Barrette has the idea that the best way to clear the graveyard would be to recruit a team of miners from his home town near Valenciennes. He returns to Normandy and meets up with his old friend Lecouer, a mine manager who is delighted to have the opportunity to go to Paris as foreman of the thirty miners selected as labourers.  

The miners are a hard working but self-contained crowd.  Speaking an old form of Flemish, they form a tribe of their own in the city with their own habits and code of honour. Lecouer does a good job of managing them but is subject to his own demons which will bring disaster on himself and others.

There are many strands to this account of the project, but for every solemn passage there is humour elsewhere to balance it, not least in the lodging house where the Monnards and their daughter Ziguette host dinner every evening.

A particularly memorable passage is a five page section in chapter 8 when Miller takes us on a night-tour of the people we have met so far as they prepare for bed or already slumber. I was reminded of Dylan Thomas’s opening to Under Milk Wood where he describes the residents of Llaregyb as they sleep.  Miller also demonstrates a similarly lyrical voice while compiling his own catalogue of the sleepers and the still-awake,

Over Paris, the stars are fragments of a glass ball flung at the sky.  The temperature is falling.  In an hour or two the first frost flowers will bloom on the grass of parade grounds, parks royal gardens, cemetries.  The streetlamps are guttering.  For their last half-hour they burn a smoky orange and illuminate nothing but themselves.  In the faubourgs of the rich, the watchmen call the hour.

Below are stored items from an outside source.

From an optimization exercise on the open Yosys and OpenROAD flow, aimed at small area, a short achievable clock period and few clock cycles per item; shortcuts taken in it are not production practice.
Function was checked by simulation only, so behaviour that the tests miss may differ from the original.
Power figures rest on the tool's default switching activity, not on a simulated workload.

== run 1 ==
==> flow/design.v (excerpt) <==
module bbfau_exec (
    input  wire         clk,
    input  wire         rst,         
    input  wire         in_valid,
    output wire         in_ready,
    input  wire [7:0]   in_op,
    input  wire [127:0] in_a,        
    input  wire [127:0] in_b,
    input  wire [63:0]  in_e,        
    output reg          out_valid,
    output wire [127:0] out_res,
    output reg  [1:0]   out_code     
);
    localparam [31:0] P      = 32'd2013265921;
    localparam [31:0] ONE_M  = 32'd268435454;     
    localparam [31:0] R2     = 32'd1172168163;    
    localparam [31:0] C11    = 32'd939524073;     
    localparam [30:0] INV_E  = 31'h77FFFFFF;      
    localparam [1:0] CODE_OK = 2'd0, CODE_ILLEGAL = 2'd1, CODE_NOINV = 2'd2;
    function [3:0] mod15_37(input [36:0] v);
        reg [7:0] s;
        reg [4:0] u;
        begin
            s = v[3:0] + v[7:4] + v[11:8] + v[15:12] + v[19:16]
              + v[23:20] + v[27:24] + v[31:28] + v[35:32] + v[36];
            u = s[3:0] + s[7:4];                        
            u = (u >= 5'd15) ? (u - 5'd15) : u;         
            mod15_37 = (u[3:0] == 4'd15) ? 4'd0 : u[3:0];
        end
    endfunction
    reg [31:0] A [0:3];
    reg [31:0] B [0:3];
    reg [31:0] R [0:3];
    reg        rdy;
    reg        busy;
    reg        c_dir, c_m1, c_m2, c_ln, c_ln2, c_es, c_em, c_pw;
    reg        mont, f_sq, f_b0, f_enc, f_dec, f_inv;
    reg        a_add, a_neg, a_cmp, a_bc, a_padd, a_psub, a_sub;
    reg [1:0]  code_r;
    reg [4:0]  st;
    reg        pw_loop, pw_b, lastbit, rset, ezero;
    reg [30:0] E;
    reg        u_iss, u_dir, u_lst, u_fin, u_scal, u_acc;
    reg [1:0]  u_dl;
    reg [3:0]  u_xa, u_xr, u_yb, u_ya, u_yr;
    reg        u_xc11, u_xone, u_xr2;
    reg        u_yr2, u_yonem, u_yone;
    reg        s2_v, s2_acc, s2_scal, s2_fin, s2_alu, s2_bc;
    reg [1:0]  s2_code;
    reg [31:0] alu_r;
    reg [1:0]  s2_dl;
    reg [31:0] t_m, t_hs, t_hc;
    reg [1:0]  t_mh;
  ...
Size: ~460 I/O pins.
==> flow/config.mk <==
export PLATFORM = sky130hd
export DESIGN_NAME = bbfau_exec
export DESIGN_NICKNAME = bbfau_exec
export VERILOG_FILES = /design/flow/design.v
export SDC_FILE = /design/flow/constraint.sdc
export NUM_CORES = 4
export LEC_CHECK = 0
export CAP_MARGIN = 20
export CORE_MARGIN = 2
export CORE_UTILIZATION = 40
export SLEW_MARGIN = 20
==> flow/constraint.sdc <==
create_clock -name core_clock -period 36.0 [get_ports {clk}]
set_input_delay 7.2000 -clock core_clock [delete_from_list [all_inputs] [get_ports {clk}]]
set_output_delay 7.2000 -clock core_clock [all_outputs]
set_load 0.01 [all_outputs]
standard.sh (not shown) runs the stock make flow with config.mk's settings and CLKGATE_MAP_FILE= SYNTH_SCRIPT=/design/flow/synth_recipe.tcl, a recipe that flattens the netlist after the stock synthesis.
==> flow/flow/run.sh <==
#!/bin/bash
set -euo pipefail
bash standard.sh SETUP_SLACK_MARGIN=27 \
    "BUFFER_PORTS_ARGS=-buffer_cell sky130_fd_sc_hd__buf_1" finish \
    > standard_flow.log 2>&1
Run 1 finished every step from synthesis to the final layout, and the layout passed the timing, design-rule and antenna checks.
Testbench counts of run 1, summed over its fixed seeds: cycles 42,161, commands 4,800.
#### Input delta (run 2 over run 1)
Settings: CTS_BUF_LIST now sky130_fd_sc_hd__clkbuf_8, previously not set; SLEW_MARGIN now 10, was 20; CAP_MARGIN now 10, was 20.
Results
Of the two values seen for beginning of the critical path, R[2][9] was produced by run 2 and R[3][21] by run 1. Diff run 1 -> run 2: power in the clock group went down, highest clock rate level, total of clock buffers placed in the layout increased by 36% relative to the old numbers, post-synthesis cell count roughly the same.
## Diff of input files: run 3 against run 2
Settings: CAP_MARGIN now 20, was 10; CTS_BUF_LIST no longer set, was sky130_fd_sc_hd__clkbuf_8; SLEW_MARGIN now 20, was 10.
==> flow/flow/run.sh <==
#!/bin/bash
set -euo pipefail
bash standard.sh SETUP_SLACK_MARGIN=28 \
    "BUFFER_PORTS_ARGS=-buffer_cell sky130_fd_sc_hd__buf_1" finish \
    > standard_flow.log 2>&1
[summary]
Compared with run 2, in run 3 logic depth of the worst register-to-register path moved up, power moved up, share of the clock period used by the worst path after layout moved down, cell total after placement level. In run 3 the wire length turned out 0.69% higher than in run 2. Compared with run 2, in run 3 number of clock-tree buffers in the layout now sits lower; core utilization now sits higher.

lane 1:
Another version of the RTL of bbfau_exec (not shown whole).
For scale: roughly 7500 cells after synthesis, ~620 flip-flops, ~460 I/O pins, about 0.070 mm^2 of cells after synthesis.
Settings: LEC_CHECK=0, CAP_MARGIN=20, CORE_MARGIN=2, CORE_UTILIZATION=35, SLEW_MARGIN=20; clock period 36.0 ns.
run.sh (not shown) runs the stock make flow with config.mk's settings and CLKGATE_MAP_FILE= SYNTH_SCRIPT=/design/flow/synth_recipe.tcl, a recipe that flattens the netlist after the stock synthesis.
Stock flow here: none of the scripts above is used.
Testbench counts of lane 1, summed over its fixed seeds: cycles 42,161, commands 4,800.
Input changes introduced in lane 2 (baseline for comparison: lane 1):
==> flow/flow/run.sh (new file) <==
#!/bin/bash
set -euo pipefail
bash standard.sh SETUP_SLACK_MARGIN=27 \
    "BUFFER_PORTS_ARGS=-buffer_cell sky130_fd_sc_hd__buf_1" finish \
    > standard_flow.log 2>&1
==> flow/standard.sh (new file) <==
#!/bin/bash
# synth_recipe.tcl (not shown) runs the flow's synth.tcl, then flattens the netlist and writes it again
# the make line also repeats each setting of config.mk as NAME=value (left out here)
make -C /OpenROAD-flow-scripts/flow DESIGN_CONFIG=/design/flow/config.mk WORK_HOME=/design/flow/orfs CLKGATE_MAP_FILE= SYNTH_SCRIPT=/design/flow/synth_recipe.tcl "${@:-finish}"
removed: flow/run.sh
### Flow results
Compared with lane 1, lane 2 shows a lower net switching power. Critical-path cell with the highest stage delay = sky130_fd_sc_hd__buf_1: lane 2; critical-path cell with the highest stage delay = sky130_fd_sc_hd__or3_1: lane 1. Comparing lane 2 against lane 1, there is no change at all in synthesized cell count. Largest driver fanout on the critical path came out lower on lane 2 than on lane 1. Looking only at finished layout cell area, and setting everything else aside, the higher value of lane 2 and lane 1 goes to lane 1. Diff lane 1 -> lane 2: total power of the final layout shrank by about 1.9%, clock period minus final worst setup slack now sits lower, post-CTS setup buffer count moved up. Going from lane 1 to lane 2, number of combinational gates with multiple inputs comparable; least setup slack across all paths after layout now larger.

re-timing with driven ports:
Ports are ideal in the flow. The routed layouts listed here were re-timed in OpenROAD. Step 1 sets driving cells, clkbuf_16 on the clock port and buf_2 on the other inputs (assumed; they add their load-dependent delay and slew). Step 2 adds t to the input delays and takes it off the output delays; t is the mean of the earliest and latest rising clock arrival at the registers after step 1. Input paths then give back, and output paths get back, about the clock's delay inside the block. Slacks: ideal / step 1 / step 2; pairs: ideal / step 1.
run	shift t [ns]	setup WS [ns]	worst hold slack (ns)	worst setup path at the end	clock arrival spread, ns
run 1	0.792	26.991 / 26.894 / 26.286	0.333 / 0.333 / 0.333	input to register	0.051 / 0.051
run 2	0.978	26.986 / 26.890 / 26.332	0.335 / 0.335 / 0.335	input to register	0.093 / 0.093
run 3	0.844	27.092 / 27.092 / 26.910	0.329 / 0.329 / 0.329	input to register	0.060 / 0.060
lane 1	0.788	26.384 / 26.348 / 25.878	0.328 / 0.328 / 0.328	input to register	0.058 / 0.059
lane 2	0.805	27.037 / 26.943 / 26.527	0.336 / 0.336 / 0.336	input to register	0.067 / 0.067
After both steps setup and hold are still met in every run listed. For run 1, which loses most, drivers alone change the setup slack by -0.097 ns; drivers and shift together by -0.705 ns.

In the rookeries of the poor, blunt figures try to hid in each other’s warmth.  At the Monnards’ in the box-room, under the slates, the servant Maries is kneeling in the dark.  She has rolled up a rug and has her eye to the knothole above the lodger’s room, the lodger’s bed . . .

Ten quiet streets to the east . . . Armand Saint Méard is sprawled in a large bed with a large woman, his landlady and paramour Lisa Saget widowed mother of two children and two who went into the ground.  More asleep than awake, she slips from the bed, squats over a bucket , pisses, dabs herself with the rag, gets back into bed. . .

Pure – Andrew Miller

Leo Robson, reviewing this book in the Guardian, felt that Miller’s plotting was not equal to his characterisation.  I disagree.  I found quite enough plot to keep me going and in any case, the story is about how the vast and nauseous project affects Barrette’s mind.  

We see him develop as a character from an unsophisticated engineer from a deeply rural Normandy, to a man who has become a Parisian, acquainted with the compromises with corruption required of those who live in the city.

Over the months Barrette finds an inner strength which enables him to get by under extremely adverse circumstances and I was reminded of some of Thomas Hardy’s characters who are transformed from mundaneness to a sort of heroism by their suffering.  

The project has its dramas and crises in abundance and while the book is humorous throughout, there is plenty of pathos to balance out the more farcical episodes. The possibly flat ending is all part of what I feel is Miller’s liking of understatement and I thought it worked rather well, enabling those who worked so hard to find a resting place for the thousands of corpses to be replaced by a new cast of those who would inhabit the bustling new market place built on top of the old graveyard.

I think it is unnecessary to view historical novels as “historical”.  Modern writers cannot hope to enter the minds of characters from three centuries ago and from a different culture.  The important feature is plausability,  for we will never be able to judge authenticity unless we  immerse ourselves in the history of the era.

In his book Pure, Andrew Miller has created an entirely plausible scenario and Jean-Baptiste Barratte is to me a convincing creation who fits bravely into the repellent situations he finds himself in.